:: Listed entries
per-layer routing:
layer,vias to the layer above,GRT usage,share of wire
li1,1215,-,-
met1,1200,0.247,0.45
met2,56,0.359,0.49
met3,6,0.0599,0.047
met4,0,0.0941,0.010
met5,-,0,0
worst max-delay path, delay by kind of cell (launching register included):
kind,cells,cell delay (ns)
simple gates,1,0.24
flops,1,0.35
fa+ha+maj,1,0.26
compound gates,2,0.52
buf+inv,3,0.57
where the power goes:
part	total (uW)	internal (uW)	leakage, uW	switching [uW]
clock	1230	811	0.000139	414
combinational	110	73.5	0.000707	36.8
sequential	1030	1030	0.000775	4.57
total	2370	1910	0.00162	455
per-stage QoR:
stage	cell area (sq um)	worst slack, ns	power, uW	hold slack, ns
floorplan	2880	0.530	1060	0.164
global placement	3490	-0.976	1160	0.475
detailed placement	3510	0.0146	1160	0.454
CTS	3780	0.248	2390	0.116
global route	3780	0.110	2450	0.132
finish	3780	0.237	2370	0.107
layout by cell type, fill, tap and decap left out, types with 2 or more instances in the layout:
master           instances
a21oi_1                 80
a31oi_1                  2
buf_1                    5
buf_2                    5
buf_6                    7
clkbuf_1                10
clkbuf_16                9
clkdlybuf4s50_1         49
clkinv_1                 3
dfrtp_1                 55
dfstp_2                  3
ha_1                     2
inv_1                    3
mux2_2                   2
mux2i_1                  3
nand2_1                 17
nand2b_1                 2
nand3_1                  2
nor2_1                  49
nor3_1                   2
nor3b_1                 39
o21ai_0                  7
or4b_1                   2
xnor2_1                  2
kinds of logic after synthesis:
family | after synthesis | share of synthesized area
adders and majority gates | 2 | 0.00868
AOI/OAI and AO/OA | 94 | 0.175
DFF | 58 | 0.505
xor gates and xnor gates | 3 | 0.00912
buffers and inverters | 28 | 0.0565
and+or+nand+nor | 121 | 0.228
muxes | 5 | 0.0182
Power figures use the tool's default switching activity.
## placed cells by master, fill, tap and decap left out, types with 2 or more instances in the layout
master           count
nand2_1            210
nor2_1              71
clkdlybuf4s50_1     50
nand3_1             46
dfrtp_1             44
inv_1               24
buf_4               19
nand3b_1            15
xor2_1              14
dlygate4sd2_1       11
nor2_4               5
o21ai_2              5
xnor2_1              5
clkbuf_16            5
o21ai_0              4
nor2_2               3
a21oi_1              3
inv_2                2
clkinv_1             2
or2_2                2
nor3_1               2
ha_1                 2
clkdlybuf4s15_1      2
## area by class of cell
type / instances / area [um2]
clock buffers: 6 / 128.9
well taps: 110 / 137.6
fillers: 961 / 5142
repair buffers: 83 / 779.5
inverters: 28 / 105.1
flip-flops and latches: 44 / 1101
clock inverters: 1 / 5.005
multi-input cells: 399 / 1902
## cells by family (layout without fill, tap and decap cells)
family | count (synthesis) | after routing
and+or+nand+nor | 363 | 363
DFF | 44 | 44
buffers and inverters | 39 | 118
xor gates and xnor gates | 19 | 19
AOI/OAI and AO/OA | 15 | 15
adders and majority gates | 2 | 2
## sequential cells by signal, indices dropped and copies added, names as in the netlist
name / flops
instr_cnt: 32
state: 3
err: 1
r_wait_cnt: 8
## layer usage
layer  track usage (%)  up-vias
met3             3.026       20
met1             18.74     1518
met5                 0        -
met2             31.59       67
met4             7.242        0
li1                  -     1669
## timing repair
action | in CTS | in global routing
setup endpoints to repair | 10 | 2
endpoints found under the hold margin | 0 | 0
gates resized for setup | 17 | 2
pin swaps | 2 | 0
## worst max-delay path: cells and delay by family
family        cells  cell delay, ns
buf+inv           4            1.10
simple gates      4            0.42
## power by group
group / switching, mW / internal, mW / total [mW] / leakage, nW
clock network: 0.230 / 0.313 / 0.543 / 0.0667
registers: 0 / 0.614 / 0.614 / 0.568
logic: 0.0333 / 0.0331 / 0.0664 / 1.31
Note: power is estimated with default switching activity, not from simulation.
`src/rtl/apb_timer_bridge.sv`:
```
// APB3 completer that bridges processor transfers onto the timer's native
// 8-bit register bus. It inserts a fixed number of wait states and rejects
// unmapped or misaligned accesses with PSLVERR, without touching the timer.
//
// state  | meaning
// -------+--------------------------------------------------------------
// IDLE   | no transfer in flight; a setup phase is latched here
// ACCESS | wait states count down; completes when counter hits zero
// DONE   | reserved, never entered in normal use; falls back to IDLE
module apb_timer_bridge #(
  parameter int ADDR_W      = 12,
  parameter int ADDR_LSB    = 2,
  parameter int NUM_REGS    = 12,
  parameter int WAIT_STATES = 0
) (
  input  logic              i_clk_sys,
  input  logic              i_rst_n,
  input  logic              i_psel,
  input  logic              i_penable,
  input  logic              i_pwrite,
  input  logic [ADDR_W-1:0] i_paddr,
  input  logic [31:0]       i_pwdata,
  output logic [31:0]       o_prdata,
  output logic              o_pready,
  output logic              o_pslverr,
  output logic              o_wren,
  output logic [7:0]        o_addr,
  output logic [7:0]        o_datain,
  input  logic [7:0]        i_rdata
);

  typedef enum logic [1:0] {
    ST_IDLE   = 2'd0,
    ST_ACCESS = 2'd1,
    ST_DONE   = 2'd2
  } state_t;

  // Byte-offset mask below the register index; works for ADDR_LSB of 0 too.
  localparam logic [ADDR_W-1:0] LSB_MASK   = ADDR_W'((1 << ADDR_LSB) - 1);
  localparam logic [4:0]        NUM_REGS_L = 5'(NUM_REGS);
  localparam logic [2:0]        WAIT_INIT  = 3'(WAIT_STATES);

  state_t     state;
  state_t     state_nxt;
  logic [2:0] wait_cnt;
  logic       wr_q;
  logic       err_q;

  logic [3:0] idx;
  logic       misaligned;
  logic       unmapped;
  logic       setup;
  logic       complete;

  // High write-data bits and address bits above the index are don't-care.
  logic       unused_bits;
  assign unused_bits = ^{i_pwdata[31:8], i_paddr};

  assign idx        = i_paddr[ADDR_LSB+3:ADDR_LSB];
  assign misaligned = (i_paddr & LSB_MASK) != '0;
  assign unmapped   = {1'b0, idx} >= NUM_REGS_L;
  assign setup      = i_psel & ~i_penable;
  assign complete   = (state == ST_ACCESS) & i_psel & i_penable & (wait_cnt == 3'd0);

  // State register.
  always_ff @(posedge i_clk_sys or negedge i_rst_n) begin
    if (!i_rst_n) begin
      state <= ST_IDLE;
    end else begin
      state <= state_nxt;
    end
  end

  // Next-state logic; a dropped PSEL in ACCESS aborts the transfer.
  always_comb begin
    state_nxt = state;
    case (state)
      ST_IDLE: begin
        if (setup) begin
          state_nxt = ST_ACCESS;
        end
      end
      ST_ACCESS: begin
        if (!i_psel || complete) begin
          state_nxt = ST_IDLE;
        end
      end
      ST_DONE: begin
        state_nxt = ST_IDLE;
      end
      default: begin
        state_nxt = ST_IDLE;
      end
    endcase
  end

  // Latch the transfer at setup and count down wait states in ACCESS.
  // o_addr/o_datain only move at setup so the timer read-back stays stable.
  always_ff @(posedge i_clk_sys or negedge i_rst_n) begin
    if (!i_rst_n) begin
      wait_cnt <= 3'd0;
      o_addr   <= 8'h00;
      o_datain <= 8'h00;
      wr_q     <= 1'b0;
      err_q    <= 1'b0;
    end else if ((state == ST_IDLE) && setup) begin
      wait_cnt <= WAIT_INIT;
      o_addr   <= {4'h0, idx};
      o_datain <= i_pwdata[7:0];
      wr_q     <= i_pwrite;
      err_q    <= misaligned | unmapped;
    end else if ((state == ST_ACCESS) && i_psel && (wait_cnt != 3'd0)) begin
      wait_cnt <= wait_cnt - 3'd1;
    end
  end

  // Response decode: everything is zero outside the completion cycle, and an
  // erroring transfer never reaches the timer or returns its data.
  always_comb begin
    o_pready  = 1'b0;
    o_pslverr = 1'b0;
    o_wren    = 1'b0;
    o_prdata  = 32'h0;
    if (complete) begin
      o_pready  = 1'b1;
      o_pslverr = err_q;
      o_wren    = wr_q & ~err_q;
      if (!wr_q && !err_q) begin
        o_prdata = {24'h0, i_rdata};
      end
    end
  end

endmodule

```
`config.mk`:
```
export PLATFORM = sky130hd
export DESIGN_NAME = apb_timer_bridge
export DESIGN_NICKNAME = d
export VERILOG_FILES = /design/src/rtl/apb_timer_bridge.sv
export SDC_FILE = /design/constraint.sdc
export NUM_CORES = 1
export LEC_CHECK = 0
export CORE_MARGIN = 4
export CORE_UTILIZATION = 32
export DETAILED_ROUTE_END_ITERATION = 16
export GPL_ROUTABILITY_DRIVEN = 0
export PLACE_DENSITY = 0.86
export SYNTH_ARGS = -nofsm -noshare
export SYNTH_HDL_FRONTEND = slang
export SYNTH_SLANG_ARGS = --single-unit
```
`constraint.sdc`:
```
create_clock -name i_clk_sys -period 3.1 [get_ports i_clk_sys]
set_input_delay 0.775 -clock i_clk_sys [delete_from_list [all_inputs] [get_ports i_clk_sys]]
set_output_delay 0.775 -clock i_clk_sys [all_outputs]
set_load 0.02 [all_outputs]
```
==> impl_results.html, run 1 <==
<table>
<tr><th>Metric</th><th>Value</th></tr>
<tr><th colspan="2">Placement</th></tr>
<tr><td>Dpl cells</td><td>between 150 and 200</td></tr>
<tr><td>DP Wirelength</td><td>1.87 mm</td></tr>
<tr><td>Number of port buffers</td><td>between 40 and 50</td></tr>
<tr><td>Post-place setup slack</td><td>-0.212 ns</td></tr>
<tr><th colspan="2">Timing</th></tr>
<tr><td>Final-report hold violation count</td><td>0</td></tr>
<tr><td>Maximum clock frequency</td><td>between 300 and 400 MHz</td></tr>
<tr><td>Clock Skew</td><td>about 0.0034 ns</td></tr>
<tr><td>Count of final max-slew check failures</td><td>0</td></tr>
<tr><td>Transition at the pin with the smallest max-transition slack</td><td>0.804 ns</td></tr>
<tr><td>Post-route fraction of the period consumed by the critical path</td><td>a little under 100%</td></tr>
<tr><td>Setup repair after global routing missed its margin</td><td>false</td></tr>
<tr><td>Max-Slew Margin vs Limit</td><td>between 40% and 50%</td></tr>
<tr><td>Final worst path period need</td><td>3.00 ns</td></tr>
<tr><td>Post-layout worst setup margin</td><td>between 0.09 and 0.1 ns</td></tr>
<tr><td>Final setup violating endpoints</td><td>0</td></tr>
<tr><th colspan="2">Global routing</th></tr>
<tr><td>Overall routing resource usage</td><td>under 10%</td></tr>
<tr><td>Via count of the first global-routing pass</td><td>780</td></tr>
<tr><td>Wire length of the first global-routing pass</td><td>around 3.4 mm</td></tr>
<tr><td>GR Overflow Total</td><td>0</td></tr>
<tr><td>Pin count of the biggest net entering global routing</td><td>19</td></tr>
<tr><td>Number of antenna violations at the first check in global routing</td><td>0</td></tr>
<tr><th colspan="2">Die</th></tr>
<tr><td>Initial core utilization</td><td>between 30% and 40%</td></tr>
<tr><td>Overall die height</td><td>just under 70 µm</td></tr>
<tr><td>Overall die area</td><td>around 4500 µm²</td></tr>
<tr><td>Number of I/O pins</td><td>around 110</td></tr>
<tr><td>Width of the chip</td><td>67.3 µm</td></tr>
<tr><td>Number of placement rows</td><td>21</td></tr>
<tr><td>Core region area</td><td>3360 µm²</td></tr>
<tr><th colspan="2">Routing</th></tr>
<tr><td>Post-detailed-route DRC marker count</td><td>0</td></tr>
<tr><td>Aggregate routed wire length</td><td>2.28 mm</td></tr>
<tr><td>Mean routed wirelength per cell</td><td>around 11 µm</td></tr>
<tr><td>Detailed router's first-iteration violation count</td><td>6</td></tr>
<tr><td>Drt via density</td><td>around 4</td></tr>
<tr><td>Via count</td><td>811</td></tr>
<tr><td>Detailed-routing iteration count for the pre-antenna-repair pass</td><td>4</td></tr>
<tr><td>Number of nets with antenna violations after routing</td><td>0</td></tr>
<tr><th colspan="2">Power and ir drop</th></tr>
<tr><td>Worst ir drop on vdd</td><td>around 0.00034 V</td></tr>
<tr><td>Share of total power consumed by net switching</td><td>a little over a third</td></tr>
<tr><td>Logic pwr share</td><td>44.3%</td></tr>
<tr><td>Pwr dens</td><td>about 530 nW/µm²</td></tr>
<tr><td>Leak</td><td>about 0.75 nW</td></tr>
<tr><td>Part of the total power dissipated in the clock network</td><td>16.6%</td></tr>
<tr><td>Power share of the sequential group</td><td>approximately two fifths</td></tr>
<tr><td>Pint</td><td>0.552 mW</td></tr>
<tr><td>P_sw</td><td>a little under 0.3 mW</td></tr>
<tr><th colspan="2">Yosys</th></tr>
<tr><td>Compound-gate portion of the synthesized area</td><td>roughly 5.2%</td></tr>
<tr><td>Simple-gate share of the synthesized area</td><td>between 10% and 20%</td></tr>
<tr><td>Count of flip-flops with a built-in enable after synthesis</td><td>0</td></tr>
<tr><td>Synthesized-area fraction occupied by adder cells</td><td>about 2.2%</td></tr>
<tr><td>Cell count after synthesis</td><td>99</td></tr>
<tr><td>Main combinational cell family by area after synthesis</td><td>buffers and inverters</td></tr>
<tr><td>Async set-reset flop share out of synthesis</td><td>100%</td></tr>
<tr><td>XOR/XNOR Fraction of Synth Area</td><td>0%</td></tr>
<tr><td>Number of different library cells in the post-synthesis netlist</td><td>26</td></tr>
<tr><td>Top cell type by total area after synthesis</td><td>dfrtp_1</td></tr>
<tr><td>Mapped Area</td><td>1130 µm²</td></tr>
<tr><td>Most frequently used flop master after synthesis</td><td>dfrtp_1</td></tr>
<tr><td>Sequential-to-total area share from yosys stat</td><td>between 40% and 50%</td></tr>
<tr><td>Area share of the largest cell type after synthesis</td><td>roughly two fifths</td></tr>
<tr><td>Top post-synthesis cells by area</td><td>dfrtp_1 40%, buf_4 19%, mux2_4 9.3%</td></tr>
<tr><td>Post-Synthesis Mean Instance Area</td><td>roughly 11 µm²</td></tr>
<tr><td>Share of synthesized area spent on multiplexers</td><td>around 16%</td></tr>
<tr><td>Post-synthesis register bit count</td><td>18</td></tr>
<tr><td>Syn. warnings</td><td>0</td></tr>
<tr><th colspan="2">Setup path</th></tr>
<tr><td>Endpoint type of the worst setup path</td><td>output pin</td></tr>
<tr><td>Start-to-end type of the worst setup path</td><td>input port to output pin</td></tr>
<tr><td>Req. time, crit path</td><td>~2.3 ns</td></tr>
<tr><td>Worst Setup Start Kind</td><td>input port</td></tr>
<tr><td>Signal arrival time at the worst endpoint</td><td>between 2 and 2.5 ns</td></tr>
<tr><td>CP max FO</td><td>8</td></tr>
<tr><th colspan="2">Hold path</th></tr>
<tr><td>Classification of the worst-slack hold path</td><td>flip-flop to flip-flop</td></tr>
<tr><th colspan="2">Clocking</th></tr>
<tr><td>Max clock buf depth</td><td>2</td></tr>
<tr><td>Number of buffers created by CTS</td><td>3</td></tr>
<tr><td>CTS H-tree depth</td><td>1</td></tr>
<tr><td>CTS tree</td><td>done</td></tr>
<tr><td>Clock-pin slew on the worst setup and hold paths</td><td>approximately 0.10 ns</td></tr>
<tr><td>Total clock sinks</td><td>18</td></tr>
<tr><td>Clock latency on the worst-skew pair</td><td>between 0.2 and 0.3 ns</td></tr>
<tr><td>Clk Tree Root Cell</td><td>clkbuf_4</td></tr>
<tr><th colspan="2">Finish</th></tr>
<tr><td>Most common cell after layout, fill and taps aside</td><td>clkdlybuf4s50_1</td></tr>
<tr><td>Synth-to-layout area growth</td><td>42.6%</td></tr>
<tr><td>Share of cells above drive strength 1</td><td>a little under a fifth</td></tr>
<tr><td>Filler cells</td><td>344</td></tr>
<tr><td>Fin cells</td><td>200</td></tr>
<tr><td>Number of nets at the end of the flow</td><td>between 200 and 250</td></tr>
<tr><td>Commonest cells after routing, fill and taps aside</td><td>38 x clkdlybuf4s50_1, 28 x conb_1, 18 x dfrtp_1, 9 x and2_1, 7 x mux2_4</td></tr>
<tr><td>Total inserted antenna cells</td><td>0</td></tr>
<tr><th colspan="2">Run status</th></tr>
<tr><td>Status</td><td>completed</td></tr>
<tr><th colspan="2">Run</th></tr>
<tr><td>Max-capacitance violation count</td><td>0</td></tr>
</table>
## repair_timing
item	4_1_cts	5_1_grt
resized for setup	11	9
setup endpoints to repair	11	6
hold buffers	0	0
pin swaps	0	0
buffers inserted	0	0
## power groups by stage
stage / Sequential [mW] / Combinational, mW / Clock [mW]
floorplan: 0.372 / 0.227 / 0
global placement: 0.332 / 0.373 / 0
detailed placement: 0.336 / 0.380 / 0
CTS: 0.331 / 0.380 / 0.148
global route: 0.339 / 0.405 / 0.157
finish: 0.331 / 0.375 / 0.140
## cell families (layout without fill, tap and decap cells)
logic type,count (synthesis),in the layout
AND/OR/NAND/NOR,20,20
multiplexers,14,14
AO/OA/AOI/OAI,9,9
buffers and inverters,35,63
other,1,28
adder cells (fa/ha/maj),2,2
flip-flops,18,18
## path summary, 6_finish.rpt
path | depth (start not counted) | slack, ns | endpoint | from
min | 1 | 0.52 | o_datain[6] | o_datain[6]
max | 6 | 0.1 | o_prdata[2] | i_penable
min reg2reg | 1 | 0.52 | o_datain[6] | o_datain[6]
max reg2reg | 3 | 1.63 | o_addr[2] | state[0]
min in group asynchronous | 1 | 0.94 | state[0] | i_rst_n
max in group asynchronous | 1 | 1.66 | o_datain[2] | i_rst_n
::::
What to do =
Please output an exact copy of the lines above, from the opening line of the data down to the line that contains "where the power".

Answer section =
per-layer routing:
layer,vias to the layer above,GRT usage,share of wire
li1,1215,-,-
met1,1200,0.247,0.45
met2,56,0.359,0.49
met3,6,0.0599,0.047
met4,0,0.0941,0.010
met5,-,0,0
worst max-delay path, delay by kind of cell (launching register included):
kind,cells,cell delay (ns)
simple gates,1,0.24
flops,1,0.35
fa+ha+maj,1,0.26
compound gates,2,0.52
buf+inv,3,0.57
where the power goes:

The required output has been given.